Monday, November 13, 2017

It's Mueller Time, Con't

With all indications that Robert Mueller is closing in on former Trump national security adviser Michael Flynn and his son Michael Jr. and that either indictments could be handed down very soon or that Flynn is already cooperating with Mueller in his investigation, the guesswork goes to where Mueller may be headed next by looking at what his all-star team of prosecutors is doing.

His most experienced attorneys have discrete targets, such as former Donald Trump campaign chairman Paul Manafort, former national security adviser Michael Flynn and current White House aides. Mueller’s longtime chief of staff is coordinating all the lawyers, including some who cover multiple topics. Select FBI special agents have been tapped to question witnesses. 
Spearheading the criminal case against Manafort and his longtime deputy Rick Gates are three prosecutors schooled in money laundering, fraud, foreign bribery and organized crime: Andrew Weissmann, Greg Andres and Kyle Freeny. 
And at the center of the investigation into Flynn is Jeannie Rhee, a former Obama-era deputy assistant attorney general who most recently worked with Mueller at the WilmerHale law firm — and whose name has so far appeared only on publicly available court documents relating to the guilty plea of former Trump campaign adviser George Papadopoulos. Assisting Rhee on the Flynn case is Zainab Ahmad, an assistant U.S. attorney from New York with a specialty in prosecuting and collecting evidence in international criminal and terrorism cases — and whose name hasn’t yet appeared in Russia-related court filings at all. 
Mueller’s org chart pulls back the curtain on how the special counsel’s relatively small team is handling an array of investigative targets ranging from campaign contacts with Russian operatives to possibly Trump himself. 
“Division of labor is essential here,” said Samuel Buell, a Duke University law professor and former assistant U.S. attorney who worked with Weissmann in the prosecution of Enron executives in the early 2000s. “There’s got to be some carving up of this thing into nests of facts.” 
Mueller’s investigation began with a focus on Russia’s role in the 2016 election, but he’s free to pursue any crimes he finds. Former Justice officials said the special counsel’s team needs to be flexible as it scrutinizes Trump aides’ contacts with Russians, Manafort’s overseas lobbying, Flynn’s firing due to his failure to disclose conversations with Russian officials, and the president’s decision to oust FBI Director James Comey. They could cast a still wider net; Trump and his lawyers have warned Mueller to stay away from the president’s real estate deals
One lawyer in Mueller’s office has indicated publicly that the different parts of the special counsel’s work are interconnected.
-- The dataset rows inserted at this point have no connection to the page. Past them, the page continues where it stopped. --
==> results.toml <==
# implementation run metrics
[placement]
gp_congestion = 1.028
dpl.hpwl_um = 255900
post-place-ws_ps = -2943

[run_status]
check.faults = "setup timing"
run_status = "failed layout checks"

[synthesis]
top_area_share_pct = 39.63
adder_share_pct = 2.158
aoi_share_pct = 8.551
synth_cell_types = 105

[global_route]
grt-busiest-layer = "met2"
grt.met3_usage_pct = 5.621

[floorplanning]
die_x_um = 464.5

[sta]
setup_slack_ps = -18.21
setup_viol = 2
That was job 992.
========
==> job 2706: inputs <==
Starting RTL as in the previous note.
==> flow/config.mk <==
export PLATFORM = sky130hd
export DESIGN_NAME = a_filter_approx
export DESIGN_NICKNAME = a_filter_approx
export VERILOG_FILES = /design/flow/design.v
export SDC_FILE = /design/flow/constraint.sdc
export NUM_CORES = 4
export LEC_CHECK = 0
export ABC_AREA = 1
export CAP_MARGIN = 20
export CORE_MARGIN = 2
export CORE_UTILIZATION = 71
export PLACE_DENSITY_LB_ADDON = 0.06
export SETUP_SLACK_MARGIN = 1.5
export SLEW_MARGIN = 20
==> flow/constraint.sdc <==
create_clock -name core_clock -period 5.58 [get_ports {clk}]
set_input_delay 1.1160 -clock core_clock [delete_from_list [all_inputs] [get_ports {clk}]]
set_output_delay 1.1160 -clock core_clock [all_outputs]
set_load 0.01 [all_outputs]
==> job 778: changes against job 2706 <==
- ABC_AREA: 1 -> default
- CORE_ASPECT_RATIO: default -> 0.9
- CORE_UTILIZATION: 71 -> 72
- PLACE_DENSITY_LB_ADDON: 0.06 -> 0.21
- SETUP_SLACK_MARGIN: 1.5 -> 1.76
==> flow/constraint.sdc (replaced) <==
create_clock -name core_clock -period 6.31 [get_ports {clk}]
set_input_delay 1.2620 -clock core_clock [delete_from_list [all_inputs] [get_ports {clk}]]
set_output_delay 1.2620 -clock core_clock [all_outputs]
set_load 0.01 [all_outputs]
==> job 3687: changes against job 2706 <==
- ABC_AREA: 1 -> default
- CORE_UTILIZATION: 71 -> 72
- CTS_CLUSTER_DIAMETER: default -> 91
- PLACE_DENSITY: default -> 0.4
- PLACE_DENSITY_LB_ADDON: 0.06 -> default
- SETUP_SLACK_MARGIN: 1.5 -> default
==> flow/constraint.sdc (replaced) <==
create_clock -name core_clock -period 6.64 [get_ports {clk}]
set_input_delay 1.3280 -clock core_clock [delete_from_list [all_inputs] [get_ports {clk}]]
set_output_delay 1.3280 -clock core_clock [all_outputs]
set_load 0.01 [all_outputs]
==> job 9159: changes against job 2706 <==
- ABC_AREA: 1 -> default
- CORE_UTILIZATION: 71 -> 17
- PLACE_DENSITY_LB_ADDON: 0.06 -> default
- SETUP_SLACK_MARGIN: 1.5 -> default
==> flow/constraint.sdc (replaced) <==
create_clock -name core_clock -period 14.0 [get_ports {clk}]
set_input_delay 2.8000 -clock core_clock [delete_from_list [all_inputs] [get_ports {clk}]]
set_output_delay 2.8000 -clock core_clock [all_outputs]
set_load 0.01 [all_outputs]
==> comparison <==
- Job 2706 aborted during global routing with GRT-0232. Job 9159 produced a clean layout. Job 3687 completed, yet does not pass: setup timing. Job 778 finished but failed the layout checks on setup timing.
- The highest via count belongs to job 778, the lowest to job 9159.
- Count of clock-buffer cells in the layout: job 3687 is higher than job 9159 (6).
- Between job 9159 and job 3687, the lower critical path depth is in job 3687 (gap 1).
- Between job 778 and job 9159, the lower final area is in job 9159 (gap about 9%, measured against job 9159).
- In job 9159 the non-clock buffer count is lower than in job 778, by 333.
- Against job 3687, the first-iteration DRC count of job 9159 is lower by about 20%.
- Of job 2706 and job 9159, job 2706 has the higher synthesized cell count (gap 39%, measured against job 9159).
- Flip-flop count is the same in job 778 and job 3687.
build 65:
Design PE, start of the top module:
module PE (input [31:0] x, input [31:0] w, input [31:0] acc, output reg [31:0] res, input clk, output reg [31:0] wout);
  reg [31:0] S1;
  wire [31:0] addout,multout;
  always @(posedge clk) begin
    res <= addout;
    wout <= w;
  end
mult32 m1(.clk(clk),.en(1'b1),.rst(1'b0),.a(x),.b(w),.z(multout),.output_ready());
adder32 a1(.clk(clk),.en(1'b1),.rst(1'b0),.a(multout),.b(acc),.z(addout),.output_ready());
endmodule
export LEC_CHECK = 0
export CAP_MARGIN = 40
export CELL_PAD_IN_SITES_DETAIL_PLACEMENT = 2
export CELL_PAD_IN_SITES_GLOBAL_PLACEMENT = 3
export CORE_ASPECT_RATIO = 0.59
export CORE_MARGIN = 4
export CORE_UTILIZATION = 17
export GPL_ROUTABILITY_DRIVEN = 1
export MAX_ROUTING_LAYER = met4
export SLEW_MARGIN = 35
create_clock -name core_clock -period 29.2 [get_ports {clk}]
run.sh (not shown) runs the stock make flow with config.mk's settings and CLKGATE_MAP_FILE=.
Build 65 | status: complete | timing, DRC, antenna: pass
Edits applied to the flow inputs when going from build 65 to build 31:
# build 65
export LEC_CHECK = 0
export CAP_MARGIN = 40
export CELL_PAD_IN_SITES_DETAIL_PLACEMENT = 2
export CELL_PAD_IN_SITES_GLOBAL_PLACEMENT = 3
export CORE_ASPECT_RATIO = 0.59
export CORE_MARGIN = 4
export CORE_UTILIZATION = 17
export GPL_ROUTABILITY_DRIVEN = 1
export MAX_ROUTING_LAYER = met4
export SLEW_MARGIN = 35
create_clock -name core_clock -period 29.2 [get_ports {clk}]
# build 31
export LEC_CHECK = 0
export ABC_AREA = 1
export CAP_MARGIN = 20
export CORE_MARGIN = 5
export CORE_UTILIZATION = 37
export CTS_CLUSTER_DIAMETER = 185
export CTS_CLUSTER_SIZE = 66
export MIN_ROUTING_LAYER = met1
export SLEW_MARGIN = 35
export TNS_END_PERCENT = 75
create_clock -name core_clock -period 18.0 [get_ports {clk}]
Taking build 65 as the reference, in build 31 number of vias per cell after detailed routing rose 0.24, met3 capacity usage during global routing fell 0.80 points, synthesized instance count rose 854, buffer count excluding the clock tree in the final layout fell 18%. Diff build 65 and build 31: area of the synthesized netlist per yosys stat higher in build 65. Per the final summary, build 31 finished and its layout is clean on timing, DRC and antenna. A prevailing logic family in the synthesized netlist of adder cells is what build 65 shows, while simple AND/OR/NAND/NOR gates belongs to build 31. The routed wire length of build 31 falls short of that of build 65 by 43%. Number of clock buffers in the layout: build 31 lower than build 65. Total die area for build 31: about 55% down relative to build 65.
During Papadopoulos’ plea agreement hearing in October, Mueller prosecutor Aaron Zelinsky urged the federal judge to restrict Freedom of Information Act access to the court files because “there’s a large-scale ongoing investigation of which this case is a small part.”

Flynn is a keystone to this whole mess, as was made clear over the weekend as reports that consulting firm Cambridge Analytica sought out stolen DNC emails from WikiLeaks after joining the Trump campaign as data analysts in 2016.

During that same time period, Republican operative Peter W. Smith tried to obtain the Clinton State Department emails. In his search for the emails, he said he was working on behalf of Michael Flynn, a Trump campaign adviser. One of the cyberexperts Smith met, a man named Matt Tait, told Smith that his mission would entail trafficking in stolen emails obtained by Russia. Smith made clear this didn’t bother him. “Smith and I talked several times about the DNC hack, and I expressed my view that the hack had likely been orchestrated by Russia and that the Kremlin was using the stolen documents as part of an influence campaign against the United States,” recounted Tait. Despite impressing upon them the ethical and legal dangers of cooperating with a probable Russian intelligence plot, “Smith, however, didn’t seem to care.” 
The Journal also reported last summer that American investigators “have examined reports from intelligence agencies that describe Russian hackers discussing how to obtain emails from Mrs. Clinton’s server and then transmit them to Mr. Flynn via an intermediary.” 
Flynn also worked as a consultant to Cambridge Analytica — a fact he failed to disclose until this last August. We don’t have proof that all these figures were acting together. But it certainly appears that Cambridge Analytica was heavily involved with trying to get Clinton’s stolen emails, and was aware that Russia had engineered their theft, and played an important role facilitating cooperation between Russia and the Trump campaign.

The road to Mueller recommending charges against Donald Trump will continue to be a long one, but Mueller has the right people for the job, and that road leads through Michael Flynn.  The issue has always been whether or not the GOP-led House would impeach, or that the Senate would conduct a trial and actually remove a chief executive, or if things would take a Nixonian path and Trump would resign before it got that far.

I'm sure Mueller will have those recommended charges at some point ready to go. I'm far, far less sanguine about believing that Trump or the GOP will actually give a damn, and that's where we get into the truly ugly scenarios.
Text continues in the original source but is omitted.